Possible package shape:
- new `packages/verifier`

Alternative:
- verification primitives in `packages/core` with thin CLI/MCP wrappers

Recommendation:
- prefer a dedicated package if AST, build, and benchmark logic grow quickly

### Finding Shape

Every finding should be able to carry:

- `id`
- `category`
- `severity`
- `message`
- `evidence`
- `target`
- `file`
- `rule`
- `suggested_fix`

### Output Surfaces

Verification results should be consumable from:

- CLI
- MCP
- CI
- future portal/admin dashboards

---

## Initial Implementation Plan

### Workstream A: Severity Model and Verification Contract

Tasks:

1. Define finding schema and severity rules.
2. Define verification run summary schema.
3. Add fixtures covering expected findings.

Acceptance criteria:

- findings are structured and stable across consumers
- review surfaces can prioritize by severity

### Workstream B: Static Verification Foundation

Tasks:

1. Introduce AST-backed checks for supported targets.
2. Replace or demote regex-only checks where possible.
3. Validate imports, route presence, shell usage, and theme/treatment rules.

Acceptance criteria:

- core checks are evidence-based
- false positives are materially reduced compared with heuristic-only checks

### Workstream C: Build and Smoke Harness

Tasks:

1. Add reproducible build verification for supported targets.
2. Add smoke checks for boot, core routes, and basic interaction states.
3. Store results in a structured report format.

Acceptance criteria:

- generated workspaces can be verified in automation
- build failures and runtime blockers are surfaced as `P0` or `P1`

### Workstream D: Golden Corpus Selection

Tasks:

1. Add provenance metadata for retained showcase apps.
2. Select the first small golden set.
3. Add golden verification fixtures and expected outputs.

Acceptance criteria:

- a maintained golden corpus exists
- non-golden showcases are explicitly marked as benchmark evidence or obsolete

### Workstream E: Consumer Integration

Tasks:

1. Add a CLI verification command.
2. Add MCP verification and critique surfaces backed by the engine.
3. Add CI-facing output suitable for pull request review.

Acceptance criteria:

- verification can be run locally and in CI
- MCP critique is driven by the same engine as CLI, not a separate heuristic world

---

## Metrics

Phase 3 should establish measurable outcomes including:

- first-pass verified scaffold rate
- build success rate by target
- accessibility rule pass rate
- theme/treatment compliance rate
- drift escape rate
- golden regression rate

These metrics should become part of Decantr’s product-quality operating model.

---

## Package and Repo Impact

Primary repos:
- `decantr-monorepo`
- `decantr-content`

Primary packages and apps:
- `packages/mcp-server`
- `packages/cli`
- `packages/core` or new `packages/verifier`
- `apps/showcase`
- `apps/api` if hosted verification surfaces are added later

Likely file surfaces:
- critique and verification logic
- showcase metadata and manifests
- benchmark scripts
- CLI command surfaces
- MCP tool surfaces

---

## Acceptance Criteria

Phase 3 is complete when:

- Decantr has a structured verification engine with severity-based findings
- supported targets have AST-backed static checks
- generated outputs can be build-verified automatically
- a curated initial golden corpus exists and is classified
- CLI and MCP can both consume the same verification results
- Decantr can report a meaningful first-pass verified success metric on a defined benchmark set

---

## Risks and Open Decisions

### 1. Over-Broad Verification Scope

Verification should start with a disciplined target slice and rule set. Trying to verify everything at once will produce shallow checks.

### 2. Golden Drift

Goldens can become stale theater if they are not maintained with provenance and verification metadata.

### 3. Runtime Cost

Build and smoke verification can get expensive. The layered model should allow fast static feedback first and deeper runtime checks only when justified.

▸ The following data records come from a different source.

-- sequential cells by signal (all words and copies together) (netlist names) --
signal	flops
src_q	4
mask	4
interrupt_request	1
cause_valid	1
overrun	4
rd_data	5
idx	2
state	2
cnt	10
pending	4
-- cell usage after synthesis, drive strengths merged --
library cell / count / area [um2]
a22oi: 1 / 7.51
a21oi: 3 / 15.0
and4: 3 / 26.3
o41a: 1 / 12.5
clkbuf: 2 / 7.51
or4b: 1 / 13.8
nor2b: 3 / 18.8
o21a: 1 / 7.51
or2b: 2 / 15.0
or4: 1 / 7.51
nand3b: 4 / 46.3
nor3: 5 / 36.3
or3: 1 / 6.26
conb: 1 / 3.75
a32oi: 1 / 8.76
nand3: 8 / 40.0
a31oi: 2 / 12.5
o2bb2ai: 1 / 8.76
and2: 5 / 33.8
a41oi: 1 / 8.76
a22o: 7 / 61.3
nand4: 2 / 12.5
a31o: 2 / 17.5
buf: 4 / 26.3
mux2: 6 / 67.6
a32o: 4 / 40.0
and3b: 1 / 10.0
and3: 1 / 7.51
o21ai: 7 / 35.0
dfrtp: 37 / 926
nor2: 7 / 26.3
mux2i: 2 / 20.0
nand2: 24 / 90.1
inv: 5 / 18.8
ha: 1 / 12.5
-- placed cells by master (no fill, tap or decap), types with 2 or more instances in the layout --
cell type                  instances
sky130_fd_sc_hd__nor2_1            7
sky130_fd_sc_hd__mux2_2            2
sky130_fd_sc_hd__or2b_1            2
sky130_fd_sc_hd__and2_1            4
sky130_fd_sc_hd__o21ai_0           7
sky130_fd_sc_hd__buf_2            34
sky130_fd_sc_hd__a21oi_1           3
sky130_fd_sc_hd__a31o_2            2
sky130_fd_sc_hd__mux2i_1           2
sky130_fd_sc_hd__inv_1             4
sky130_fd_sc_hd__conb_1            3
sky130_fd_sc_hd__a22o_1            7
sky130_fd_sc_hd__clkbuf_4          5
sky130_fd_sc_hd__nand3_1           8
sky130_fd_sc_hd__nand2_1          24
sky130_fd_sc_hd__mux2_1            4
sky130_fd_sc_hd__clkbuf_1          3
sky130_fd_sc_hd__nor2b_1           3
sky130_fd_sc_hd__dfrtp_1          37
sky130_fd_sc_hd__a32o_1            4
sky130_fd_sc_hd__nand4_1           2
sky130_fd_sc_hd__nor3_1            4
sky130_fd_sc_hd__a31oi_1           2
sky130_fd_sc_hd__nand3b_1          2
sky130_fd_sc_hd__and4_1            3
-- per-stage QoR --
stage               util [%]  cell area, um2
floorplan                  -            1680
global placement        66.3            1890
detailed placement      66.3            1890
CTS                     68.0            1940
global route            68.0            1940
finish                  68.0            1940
[config.mk]
export PLATFORM = sky130hd
export DESIGN_NAME = oc8051_xrom_fetch
export DESIGN_NICKNAME = d
export VERILOG_FILES = /design/src/rtl/oc8051_xrom_fetch.sv
export SDC_FILE = /design/constraint.sdc
export NUM_CORES = 1
export LEC_CHECK = 0
export ABC_AREA = 1
export CAP_MARGIN = 40
export CELL_PAD_IN_SITES_DETAIL_PLACEMENT = 1
export CELL_PAD_IN_SITES_GLOBAL_PLACEMENT = 2
export CORE_MARGIN = 1.5
export CORE_UTILIZATION = 26
export CTS_BUF_LIST = sky130_fd_sc_hd__clkbuf_8
export CTS_CLUSTER_DIAMETER = 30
export CTS_CLUSTER_SIZE = 24
export DETAILED_ROUTE_END_ITERATION = 8
export PLACE_DENSITY_LB_ADDON = 0.1
export SYNTH_ARGS = -nofsm -noshare
export SYNTH_HDL_FRONTEND = slang
export SYNTH_SLANG_ARGS = --single-unit
[constraint.sdc]
create_clock -name clk -period 1.8 [get_ports clk]
set_input_delay 0.36 -clock clk [delete_from_list [all_inputs] [get_ports clk]]
set_output_delay 0.36 -clock clk [all_outputs]
set_load 0.02 [all_outputs]
[src/rtl/oc8051_xrom_fetch.sv]
// oc8051_xrom_fetch: answers the core's istb/iack instruction fetch by reading three
// consecutive bytes from byte-wide program memory. Optional macro OC8051_XROM_HIT_EN adds a repeat-fetch hit.
module oc8051_xrom_fetch #(
  parameter int WAIT_STATES = 1
) (
  input  logic        clk,
  input  logic        rst,
  input  logic        istb_i,
  input  logic [15:0] iadr_i,
  output logic        iack_o,
  output logic [7:0]  op1_o,
  output logic [7:0]  op2_o,
  output logic [7:0]  op3_o,
  output logic        mem_rd_o,
  output logic [15:0] mem_adr_o,
  input  logic [7:0]  mem_dat_i
);

  typedef enum logic [1:0] {ST_IDLE, ST_READ, ST_ACK} state_e;

  localparam logic [3:0] WAIT_LAST = 4'(WAIT_STATES);

  state_e      state_q, state_d;
  logic [1:0]  idx_q, idx_d;
  logic [3:0]  wcnt_q, wcnt_d;
  logic        iack_q, iack_d;
  logic        mem_rd_q, mem_rd_d;
  logic [15:0] mem_adr_q, mem_adr_d;
  logic [2:0]  op_ld;
  logic        hit;
  logic        hit_set;
  logic        hit_clr;

  always_comb begin
    state_d   = state_q;
    idx_d     = idx_q;
    wcnt_d    = wcnt_q;
    iack_d    = 1'b0;
    mem_rd_d  = mem_rd_q;
    mem_adr_d = mem_adr_q;
    op_ld     = 3'b000;
    hit_set   = 1'b0;
    hit_clr   = 1'b0;
    case (state_q)
      ST_IDLE: begin
        mem_rd_d = 1'b0;
        if (istb_i) begin
          if (hit) begin
            state_d = ST_ACK;
            iack_d  = 1'b1;
          end else begin
            state_d   = ST_READ;
            idx_d     = 2'd0;
            wcnt_d    = 4'd0;
            mem_rd_d  = 1'b1;
            mem_adr_d = iadr_i;
            hit_clr   = 1'b1;
          end
        end
      end
      ST_READ: begin
        if (!istb_i) begin
          state_d  = ST_IDLE;
          mem_rd_d = 1'b0;
          hit_clr  = 1'b1;
        end else if (wcnt_q != WAIT_LAST) begin
          wcnt_d = wcnt_q + 4'd1;
        end else begin
          op_ld[idx_q] = 1'b1;
          wcnt_d       = 4'd0;
          if (idx_q == 2'd2) begin
            state_d  = ST_ACK;
            mem_rd_d = 1'b0;
            iack_d   = 1'b1;
            hit_set  = 1'b1;
          end else begin
            idx_d     = idx_q + 2'd1;
            mem_adr_d = mem_adr_q + 16'd1;
          end
        end
      end
      ST_ACK: begin
        state_d  = ST_IDLE;
        mem_rd_d = 1'b0;
      end
      default: begin
        state_d  = ST_IDLE;
        mem_rd_d = 1'b0;
      end
    endcase
  end

  always_ff @(posedge clk) begin
    if (rst) begin
      state_q   <= ST_IDLE;
      idx_q     <= 2'd0;
      wcnt_q    <= 4'd0;
      iack_q    <= 1'b0;
      mem_rd_q  <= 1'b0;
      mem_adr_q <= 16'h0000;
    end else begin
      state_q   <= state_d;
      idx_q     <= idx_d;
      wcnt_q    <= wcnt_d;
      iack_q    <= iack_d;
      mem_rd_q  <= mem_rd_d;
      mem_adr_q <= mem_adr_d;
    end
  end

  for (genvar gi = 0; gi < 3; gi++) begin : g_op
    logic [7:0] byte_q;
    always_ff @(posedge clk) begin
      if (rst) begin
        byte_q <= 8'h00;
      end else if (op_ld[gi]) begin
        byte_q <= mem_dat_i;
      end
    end
  end

`ifdef OC8051_XROM_HIT_EN
  logic        hit_vld_q;
  logic [15:0] last_adr_q;

  // On the final byte the address register sits at A+2, so A is recovered by subtraction.
  always_ff @(posedge clk) begin
    if (rst) begin
      hit_vld_q  <= 1'b0;
      last_adr_q <= 16'h0000;
    end else if (hit_set) begin
      hit_vld_q  <= 1'b1;
      last_adr_q <= mem_adr_q - 16'd2;
    end else if (hit_clr) begin
      hit_vld_q  <= 1'b0;
    end
  end

  assign hit = hit_vld_q && (iadr_i == last_adr_q);
`else
  logic unused_hit;
  assign unused_hit = hit_set ^ hit_clr;
  assign hit        = 1'b0;
`endif

  assign iack_o    = iack_q;
  assign mem_rd_o  = mem_rd_q;
  assign mem_adr_o = mem_adr_q;
  assign op1_o     = g_op[0].byte_q;
  assign op2_o     = g_op[1].byte_q;
  assign op3_o     = g_op[2].byte_q;

endmodule
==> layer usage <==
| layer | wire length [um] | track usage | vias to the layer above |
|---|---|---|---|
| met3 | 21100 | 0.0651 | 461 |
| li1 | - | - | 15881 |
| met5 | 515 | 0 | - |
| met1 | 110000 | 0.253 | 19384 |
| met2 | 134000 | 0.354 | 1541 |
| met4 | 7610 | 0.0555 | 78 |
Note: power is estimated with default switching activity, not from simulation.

### 4. Tooling Fragmentation

CLI, MCP, and CI must share the same findings model. Separate critique systems should be treated as debt, not as a permanent architecture.

---

## Exit Criteria

This phase is considered resolved when Decantr can verify supported generated outputs with evidence-based findings and a curated golden corpus, rather than relying primarily on heuristic critique and anecdotal showcase quality.